- Activity -
Determine how many lines in the records hold "switching", and give that number with nothing added.
══ Records to use
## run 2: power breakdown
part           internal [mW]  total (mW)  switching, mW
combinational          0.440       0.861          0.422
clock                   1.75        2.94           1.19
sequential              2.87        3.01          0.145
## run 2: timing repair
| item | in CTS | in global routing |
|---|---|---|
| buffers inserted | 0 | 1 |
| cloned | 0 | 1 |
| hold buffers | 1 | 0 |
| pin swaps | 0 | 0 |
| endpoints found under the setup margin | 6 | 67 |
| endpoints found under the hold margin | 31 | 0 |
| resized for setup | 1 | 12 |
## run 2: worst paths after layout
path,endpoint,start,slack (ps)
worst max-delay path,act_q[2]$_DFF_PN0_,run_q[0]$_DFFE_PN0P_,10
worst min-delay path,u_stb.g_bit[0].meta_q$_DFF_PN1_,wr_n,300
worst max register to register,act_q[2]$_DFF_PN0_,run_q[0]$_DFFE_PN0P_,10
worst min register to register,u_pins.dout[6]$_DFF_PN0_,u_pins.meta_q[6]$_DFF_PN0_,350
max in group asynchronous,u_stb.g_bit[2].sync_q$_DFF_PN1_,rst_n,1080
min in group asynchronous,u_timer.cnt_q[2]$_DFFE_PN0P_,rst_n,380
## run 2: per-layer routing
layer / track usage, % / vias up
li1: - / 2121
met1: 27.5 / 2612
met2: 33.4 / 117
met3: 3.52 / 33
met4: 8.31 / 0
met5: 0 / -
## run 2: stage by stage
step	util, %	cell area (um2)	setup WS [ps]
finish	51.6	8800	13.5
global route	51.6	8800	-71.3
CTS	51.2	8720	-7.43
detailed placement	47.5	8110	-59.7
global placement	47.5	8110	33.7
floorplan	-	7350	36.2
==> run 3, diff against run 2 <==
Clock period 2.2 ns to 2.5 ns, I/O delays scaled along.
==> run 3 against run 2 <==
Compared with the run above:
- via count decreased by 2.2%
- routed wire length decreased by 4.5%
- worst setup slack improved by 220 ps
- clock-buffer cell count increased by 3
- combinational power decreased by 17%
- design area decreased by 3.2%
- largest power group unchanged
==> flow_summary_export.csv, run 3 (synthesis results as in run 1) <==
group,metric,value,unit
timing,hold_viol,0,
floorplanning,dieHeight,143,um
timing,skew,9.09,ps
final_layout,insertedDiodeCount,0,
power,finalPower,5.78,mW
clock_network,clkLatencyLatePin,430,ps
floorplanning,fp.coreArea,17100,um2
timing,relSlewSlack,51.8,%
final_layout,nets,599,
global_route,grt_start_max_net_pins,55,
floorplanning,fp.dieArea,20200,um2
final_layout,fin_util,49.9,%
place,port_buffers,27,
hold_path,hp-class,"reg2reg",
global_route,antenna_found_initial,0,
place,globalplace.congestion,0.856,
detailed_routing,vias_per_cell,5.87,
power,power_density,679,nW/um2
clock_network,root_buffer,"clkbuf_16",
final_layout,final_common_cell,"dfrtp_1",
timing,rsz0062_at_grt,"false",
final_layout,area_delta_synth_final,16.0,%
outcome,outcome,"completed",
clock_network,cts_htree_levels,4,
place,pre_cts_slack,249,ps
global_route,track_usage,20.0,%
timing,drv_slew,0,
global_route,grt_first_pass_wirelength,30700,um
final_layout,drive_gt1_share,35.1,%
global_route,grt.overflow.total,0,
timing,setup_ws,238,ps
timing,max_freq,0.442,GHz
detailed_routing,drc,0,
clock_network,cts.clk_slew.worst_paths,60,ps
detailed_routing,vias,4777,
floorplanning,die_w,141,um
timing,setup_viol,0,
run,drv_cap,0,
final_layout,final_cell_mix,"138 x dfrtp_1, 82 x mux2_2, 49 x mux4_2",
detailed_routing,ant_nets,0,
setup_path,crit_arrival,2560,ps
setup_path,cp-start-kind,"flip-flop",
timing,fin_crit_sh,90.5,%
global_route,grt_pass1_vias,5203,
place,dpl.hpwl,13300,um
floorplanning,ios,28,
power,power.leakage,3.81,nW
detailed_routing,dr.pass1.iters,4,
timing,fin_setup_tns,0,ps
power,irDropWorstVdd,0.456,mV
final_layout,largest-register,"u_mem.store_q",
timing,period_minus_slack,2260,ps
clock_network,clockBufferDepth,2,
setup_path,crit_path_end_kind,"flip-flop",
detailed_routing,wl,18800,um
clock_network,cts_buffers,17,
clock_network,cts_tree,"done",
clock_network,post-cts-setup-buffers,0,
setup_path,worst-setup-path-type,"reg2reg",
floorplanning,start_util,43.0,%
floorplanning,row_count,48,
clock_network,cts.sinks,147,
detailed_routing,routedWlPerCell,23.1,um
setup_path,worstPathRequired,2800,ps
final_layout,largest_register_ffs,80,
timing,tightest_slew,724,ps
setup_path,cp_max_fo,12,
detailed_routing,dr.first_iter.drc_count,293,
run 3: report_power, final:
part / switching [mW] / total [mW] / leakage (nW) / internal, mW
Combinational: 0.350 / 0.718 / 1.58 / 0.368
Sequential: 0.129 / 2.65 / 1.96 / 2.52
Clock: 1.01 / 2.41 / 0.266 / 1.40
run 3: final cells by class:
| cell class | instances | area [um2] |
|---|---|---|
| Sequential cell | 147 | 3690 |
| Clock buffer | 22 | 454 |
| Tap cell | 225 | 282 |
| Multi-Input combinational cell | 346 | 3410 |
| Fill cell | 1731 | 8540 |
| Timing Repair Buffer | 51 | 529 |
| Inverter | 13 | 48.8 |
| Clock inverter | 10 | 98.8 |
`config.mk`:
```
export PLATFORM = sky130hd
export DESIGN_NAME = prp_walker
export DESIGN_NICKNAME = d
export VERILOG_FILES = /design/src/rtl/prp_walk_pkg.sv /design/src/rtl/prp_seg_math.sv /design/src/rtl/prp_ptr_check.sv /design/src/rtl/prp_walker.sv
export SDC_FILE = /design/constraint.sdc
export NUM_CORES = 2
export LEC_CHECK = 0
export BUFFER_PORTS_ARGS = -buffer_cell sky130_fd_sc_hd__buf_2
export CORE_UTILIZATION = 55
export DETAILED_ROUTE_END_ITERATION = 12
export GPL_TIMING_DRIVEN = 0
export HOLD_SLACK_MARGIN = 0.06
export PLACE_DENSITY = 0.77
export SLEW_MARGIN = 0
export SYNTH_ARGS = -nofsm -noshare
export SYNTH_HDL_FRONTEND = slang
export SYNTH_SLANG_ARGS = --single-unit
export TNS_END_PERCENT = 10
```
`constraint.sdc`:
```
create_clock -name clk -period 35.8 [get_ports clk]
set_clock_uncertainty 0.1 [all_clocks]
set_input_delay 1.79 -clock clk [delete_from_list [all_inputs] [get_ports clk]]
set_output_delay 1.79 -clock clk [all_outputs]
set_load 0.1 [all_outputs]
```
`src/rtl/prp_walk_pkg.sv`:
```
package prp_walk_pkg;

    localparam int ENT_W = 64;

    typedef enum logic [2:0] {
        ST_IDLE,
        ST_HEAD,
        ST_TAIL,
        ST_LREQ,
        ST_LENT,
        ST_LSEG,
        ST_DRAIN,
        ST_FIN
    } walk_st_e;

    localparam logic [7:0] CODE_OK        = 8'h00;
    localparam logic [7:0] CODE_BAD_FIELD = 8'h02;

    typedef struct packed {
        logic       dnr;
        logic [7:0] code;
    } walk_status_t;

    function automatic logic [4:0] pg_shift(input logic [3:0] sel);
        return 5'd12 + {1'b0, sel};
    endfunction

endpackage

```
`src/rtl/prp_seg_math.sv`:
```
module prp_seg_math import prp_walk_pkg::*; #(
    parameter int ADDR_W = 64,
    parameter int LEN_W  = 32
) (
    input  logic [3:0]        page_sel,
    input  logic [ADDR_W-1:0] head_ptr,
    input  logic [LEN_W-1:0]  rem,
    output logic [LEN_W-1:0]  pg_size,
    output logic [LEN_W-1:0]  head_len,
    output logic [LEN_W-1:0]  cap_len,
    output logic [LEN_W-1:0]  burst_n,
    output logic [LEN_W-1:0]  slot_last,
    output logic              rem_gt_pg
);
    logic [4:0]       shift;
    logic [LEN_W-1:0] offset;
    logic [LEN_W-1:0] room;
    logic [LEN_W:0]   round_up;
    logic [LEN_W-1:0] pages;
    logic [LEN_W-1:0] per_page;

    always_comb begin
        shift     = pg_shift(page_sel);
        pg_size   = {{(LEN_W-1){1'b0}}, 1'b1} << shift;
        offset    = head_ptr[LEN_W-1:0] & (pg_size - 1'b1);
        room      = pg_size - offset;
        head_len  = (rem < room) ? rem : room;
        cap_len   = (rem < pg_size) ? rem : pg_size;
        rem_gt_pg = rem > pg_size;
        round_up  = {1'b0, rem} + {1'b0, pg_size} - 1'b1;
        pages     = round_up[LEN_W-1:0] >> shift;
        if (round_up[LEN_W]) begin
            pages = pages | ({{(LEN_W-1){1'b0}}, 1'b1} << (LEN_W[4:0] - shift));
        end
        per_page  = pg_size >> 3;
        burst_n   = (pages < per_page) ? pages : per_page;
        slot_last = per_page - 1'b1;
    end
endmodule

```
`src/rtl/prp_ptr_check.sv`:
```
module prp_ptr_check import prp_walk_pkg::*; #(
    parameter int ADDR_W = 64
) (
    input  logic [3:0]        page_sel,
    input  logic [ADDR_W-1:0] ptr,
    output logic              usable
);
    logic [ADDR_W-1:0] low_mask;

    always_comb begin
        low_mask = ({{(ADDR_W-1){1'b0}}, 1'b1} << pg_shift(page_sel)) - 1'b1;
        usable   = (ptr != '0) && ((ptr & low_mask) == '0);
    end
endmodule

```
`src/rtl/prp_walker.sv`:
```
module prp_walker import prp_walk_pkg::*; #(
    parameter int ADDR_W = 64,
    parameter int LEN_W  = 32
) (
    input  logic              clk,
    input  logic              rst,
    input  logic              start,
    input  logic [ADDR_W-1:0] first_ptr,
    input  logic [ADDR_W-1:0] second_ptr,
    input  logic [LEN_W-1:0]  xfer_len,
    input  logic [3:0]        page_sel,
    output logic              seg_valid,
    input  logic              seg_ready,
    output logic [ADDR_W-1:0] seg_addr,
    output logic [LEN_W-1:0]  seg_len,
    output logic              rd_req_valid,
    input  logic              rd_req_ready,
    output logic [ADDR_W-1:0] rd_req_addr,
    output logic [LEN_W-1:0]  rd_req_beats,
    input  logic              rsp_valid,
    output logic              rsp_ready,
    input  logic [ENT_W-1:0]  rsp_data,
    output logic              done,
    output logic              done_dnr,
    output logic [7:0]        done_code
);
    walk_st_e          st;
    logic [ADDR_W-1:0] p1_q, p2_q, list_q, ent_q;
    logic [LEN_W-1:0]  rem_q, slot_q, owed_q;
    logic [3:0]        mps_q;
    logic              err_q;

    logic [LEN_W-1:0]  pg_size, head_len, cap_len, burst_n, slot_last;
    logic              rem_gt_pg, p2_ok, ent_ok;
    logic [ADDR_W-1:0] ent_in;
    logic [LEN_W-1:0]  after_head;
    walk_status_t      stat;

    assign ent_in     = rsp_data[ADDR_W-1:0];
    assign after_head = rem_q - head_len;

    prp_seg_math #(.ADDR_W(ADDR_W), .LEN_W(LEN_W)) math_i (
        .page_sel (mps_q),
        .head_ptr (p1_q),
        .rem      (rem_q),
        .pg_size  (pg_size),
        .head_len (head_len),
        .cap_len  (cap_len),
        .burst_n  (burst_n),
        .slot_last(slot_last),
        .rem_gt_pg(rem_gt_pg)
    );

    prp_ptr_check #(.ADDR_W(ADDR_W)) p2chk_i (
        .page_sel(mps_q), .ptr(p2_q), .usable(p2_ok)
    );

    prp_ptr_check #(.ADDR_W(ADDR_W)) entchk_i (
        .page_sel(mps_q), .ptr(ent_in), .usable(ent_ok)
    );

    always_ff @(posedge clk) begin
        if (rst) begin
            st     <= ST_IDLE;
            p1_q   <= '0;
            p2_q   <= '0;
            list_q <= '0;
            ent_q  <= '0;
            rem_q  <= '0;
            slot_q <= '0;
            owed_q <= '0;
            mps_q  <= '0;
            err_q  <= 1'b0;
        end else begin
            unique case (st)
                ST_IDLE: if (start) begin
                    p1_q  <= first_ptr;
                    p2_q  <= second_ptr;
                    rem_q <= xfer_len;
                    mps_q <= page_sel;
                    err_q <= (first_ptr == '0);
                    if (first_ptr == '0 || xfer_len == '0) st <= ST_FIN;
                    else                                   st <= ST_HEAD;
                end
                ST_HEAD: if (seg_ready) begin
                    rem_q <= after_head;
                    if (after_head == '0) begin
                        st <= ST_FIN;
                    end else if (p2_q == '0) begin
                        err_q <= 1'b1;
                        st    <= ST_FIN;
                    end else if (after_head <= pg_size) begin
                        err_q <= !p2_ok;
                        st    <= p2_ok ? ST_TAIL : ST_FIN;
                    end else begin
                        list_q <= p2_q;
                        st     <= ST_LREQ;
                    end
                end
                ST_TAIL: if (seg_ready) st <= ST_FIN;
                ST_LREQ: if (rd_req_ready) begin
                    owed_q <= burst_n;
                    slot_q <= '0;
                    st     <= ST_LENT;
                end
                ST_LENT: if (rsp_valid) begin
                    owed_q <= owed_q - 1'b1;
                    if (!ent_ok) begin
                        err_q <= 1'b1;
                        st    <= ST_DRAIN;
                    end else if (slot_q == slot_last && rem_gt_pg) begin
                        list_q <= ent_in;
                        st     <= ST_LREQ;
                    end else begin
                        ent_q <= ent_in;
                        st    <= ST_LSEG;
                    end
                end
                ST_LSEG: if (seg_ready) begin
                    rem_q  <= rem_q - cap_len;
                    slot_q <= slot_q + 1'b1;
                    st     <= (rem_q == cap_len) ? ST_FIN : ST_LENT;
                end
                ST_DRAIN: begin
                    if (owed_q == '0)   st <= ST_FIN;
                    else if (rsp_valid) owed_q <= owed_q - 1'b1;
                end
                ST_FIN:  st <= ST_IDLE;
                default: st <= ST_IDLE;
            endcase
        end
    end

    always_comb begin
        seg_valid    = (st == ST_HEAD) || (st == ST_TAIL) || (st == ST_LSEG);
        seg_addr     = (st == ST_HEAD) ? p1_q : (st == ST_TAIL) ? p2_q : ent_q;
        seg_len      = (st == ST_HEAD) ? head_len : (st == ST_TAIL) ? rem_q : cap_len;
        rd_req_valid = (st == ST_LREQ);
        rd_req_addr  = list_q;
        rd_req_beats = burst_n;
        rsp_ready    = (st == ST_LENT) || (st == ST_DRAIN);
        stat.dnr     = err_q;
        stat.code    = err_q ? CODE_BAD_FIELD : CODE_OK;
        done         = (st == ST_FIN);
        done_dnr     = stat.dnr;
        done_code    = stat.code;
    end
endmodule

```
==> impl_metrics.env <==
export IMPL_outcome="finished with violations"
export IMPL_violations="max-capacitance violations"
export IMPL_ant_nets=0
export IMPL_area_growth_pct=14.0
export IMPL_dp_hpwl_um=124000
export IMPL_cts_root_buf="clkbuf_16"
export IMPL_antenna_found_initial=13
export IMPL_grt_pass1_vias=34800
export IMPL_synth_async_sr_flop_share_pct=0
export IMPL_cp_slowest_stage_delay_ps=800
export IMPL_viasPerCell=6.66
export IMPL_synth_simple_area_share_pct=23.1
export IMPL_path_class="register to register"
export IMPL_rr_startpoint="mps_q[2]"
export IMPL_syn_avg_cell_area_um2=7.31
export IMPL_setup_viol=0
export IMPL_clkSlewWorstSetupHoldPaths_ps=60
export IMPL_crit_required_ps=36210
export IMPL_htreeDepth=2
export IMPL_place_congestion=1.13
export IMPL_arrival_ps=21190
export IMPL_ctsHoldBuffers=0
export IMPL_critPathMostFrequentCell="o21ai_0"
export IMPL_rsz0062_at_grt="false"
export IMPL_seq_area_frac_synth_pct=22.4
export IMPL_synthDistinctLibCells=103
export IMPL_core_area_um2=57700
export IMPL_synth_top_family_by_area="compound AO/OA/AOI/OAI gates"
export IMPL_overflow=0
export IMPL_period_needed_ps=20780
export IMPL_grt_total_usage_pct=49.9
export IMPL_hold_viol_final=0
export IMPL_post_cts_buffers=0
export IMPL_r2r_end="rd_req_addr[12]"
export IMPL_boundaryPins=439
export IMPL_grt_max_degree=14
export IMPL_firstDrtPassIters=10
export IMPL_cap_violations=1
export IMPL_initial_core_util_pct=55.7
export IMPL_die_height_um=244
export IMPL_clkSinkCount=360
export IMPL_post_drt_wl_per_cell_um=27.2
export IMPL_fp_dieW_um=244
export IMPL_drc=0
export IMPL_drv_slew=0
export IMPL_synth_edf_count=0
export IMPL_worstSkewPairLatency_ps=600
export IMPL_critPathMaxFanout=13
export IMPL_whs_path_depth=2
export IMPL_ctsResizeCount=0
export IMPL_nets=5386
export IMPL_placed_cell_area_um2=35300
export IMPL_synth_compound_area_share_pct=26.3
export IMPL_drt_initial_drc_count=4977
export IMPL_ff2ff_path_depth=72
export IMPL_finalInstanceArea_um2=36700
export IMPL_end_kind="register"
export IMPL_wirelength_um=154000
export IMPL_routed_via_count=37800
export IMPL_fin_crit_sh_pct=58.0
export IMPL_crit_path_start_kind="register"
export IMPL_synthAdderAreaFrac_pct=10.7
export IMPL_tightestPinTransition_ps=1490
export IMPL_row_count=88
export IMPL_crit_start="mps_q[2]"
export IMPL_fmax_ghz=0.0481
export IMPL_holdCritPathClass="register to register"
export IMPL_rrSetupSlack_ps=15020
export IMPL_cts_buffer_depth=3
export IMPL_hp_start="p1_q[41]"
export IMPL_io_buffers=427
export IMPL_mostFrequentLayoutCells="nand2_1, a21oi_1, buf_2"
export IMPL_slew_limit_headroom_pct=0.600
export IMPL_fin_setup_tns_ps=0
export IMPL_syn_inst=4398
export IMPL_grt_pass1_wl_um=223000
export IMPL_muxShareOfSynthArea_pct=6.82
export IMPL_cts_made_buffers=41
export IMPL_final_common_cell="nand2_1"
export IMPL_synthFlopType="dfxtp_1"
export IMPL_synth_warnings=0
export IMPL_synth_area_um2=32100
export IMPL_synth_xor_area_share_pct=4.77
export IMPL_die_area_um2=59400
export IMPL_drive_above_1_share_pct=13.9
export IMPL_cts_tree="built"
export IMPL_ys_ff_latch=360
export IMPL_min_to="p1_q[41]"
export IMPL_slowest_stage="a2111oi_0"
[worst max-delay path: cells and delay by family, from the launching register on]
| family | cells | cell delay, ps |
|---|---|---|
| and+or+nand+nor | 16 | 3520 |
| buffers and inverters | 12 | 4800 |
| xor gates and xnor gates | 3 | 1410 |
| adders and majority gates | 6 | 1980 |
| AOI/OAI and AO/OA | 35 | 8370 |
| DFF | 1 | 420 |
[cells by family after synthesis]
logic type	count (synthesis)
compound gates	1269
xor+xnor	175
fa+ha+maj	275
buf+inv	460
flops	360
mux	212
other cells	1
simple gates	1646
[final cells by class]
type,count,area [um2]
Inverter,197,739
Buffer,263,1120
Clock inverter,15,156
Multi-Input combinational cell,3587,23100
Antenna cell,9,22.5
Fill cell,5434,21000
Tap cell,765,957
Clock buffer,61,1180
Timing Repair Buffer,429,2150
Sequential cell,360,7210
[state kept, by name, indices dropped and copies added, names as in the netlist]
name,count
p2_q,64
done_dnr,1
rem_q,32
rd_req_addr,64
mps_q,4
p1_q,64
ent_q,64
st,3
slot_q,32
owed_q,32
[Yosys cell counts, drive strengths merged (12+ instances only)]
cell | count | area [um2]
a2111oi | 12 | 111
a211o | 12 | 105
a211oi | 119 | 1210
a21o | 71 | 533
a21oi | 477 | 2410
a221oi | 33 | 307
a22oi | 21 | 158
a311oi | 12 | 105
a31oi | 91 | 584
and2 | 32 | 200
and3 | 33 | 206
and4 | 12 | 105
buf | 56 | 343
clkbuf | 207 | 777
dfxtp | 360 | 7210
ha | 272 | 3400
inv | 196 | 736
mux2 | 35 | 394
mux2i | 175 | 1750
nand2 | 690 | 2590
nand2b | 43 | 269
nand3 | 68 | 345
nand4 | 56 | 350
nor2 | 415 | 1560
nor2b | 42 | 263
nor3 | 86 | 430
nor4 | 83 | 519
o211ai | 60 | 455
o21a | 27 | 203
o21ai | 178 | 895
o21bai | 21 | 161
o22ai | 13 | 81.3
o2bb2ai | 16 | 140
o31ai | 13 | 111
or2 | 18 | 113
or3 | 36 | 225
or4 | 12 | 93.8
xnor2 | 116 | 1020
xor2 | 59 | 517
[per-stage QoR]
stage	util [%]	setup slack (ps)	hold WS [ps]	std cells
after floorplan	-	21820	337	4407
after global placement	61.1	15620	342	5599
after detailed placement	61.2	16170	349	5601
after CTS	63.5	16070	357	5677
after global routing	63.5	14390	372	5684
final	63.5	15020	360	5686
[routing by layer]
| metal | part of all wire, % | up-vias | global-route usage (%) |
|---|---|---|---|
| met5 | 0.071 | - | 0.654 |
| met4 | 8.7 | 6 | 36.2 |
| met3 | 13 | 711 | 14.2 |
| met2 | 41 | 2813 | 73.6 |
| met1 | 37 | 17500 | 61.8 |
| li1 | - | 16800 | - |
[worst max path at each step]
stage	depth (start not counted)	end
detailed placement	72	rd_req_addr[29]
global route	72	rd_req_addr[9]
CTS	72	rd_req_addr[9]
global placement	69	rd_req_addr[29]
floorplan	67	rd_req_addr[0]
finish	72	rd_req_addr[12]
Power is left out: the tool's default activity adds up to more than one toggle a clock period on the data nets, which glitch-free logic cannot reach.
════
- Expected output -
2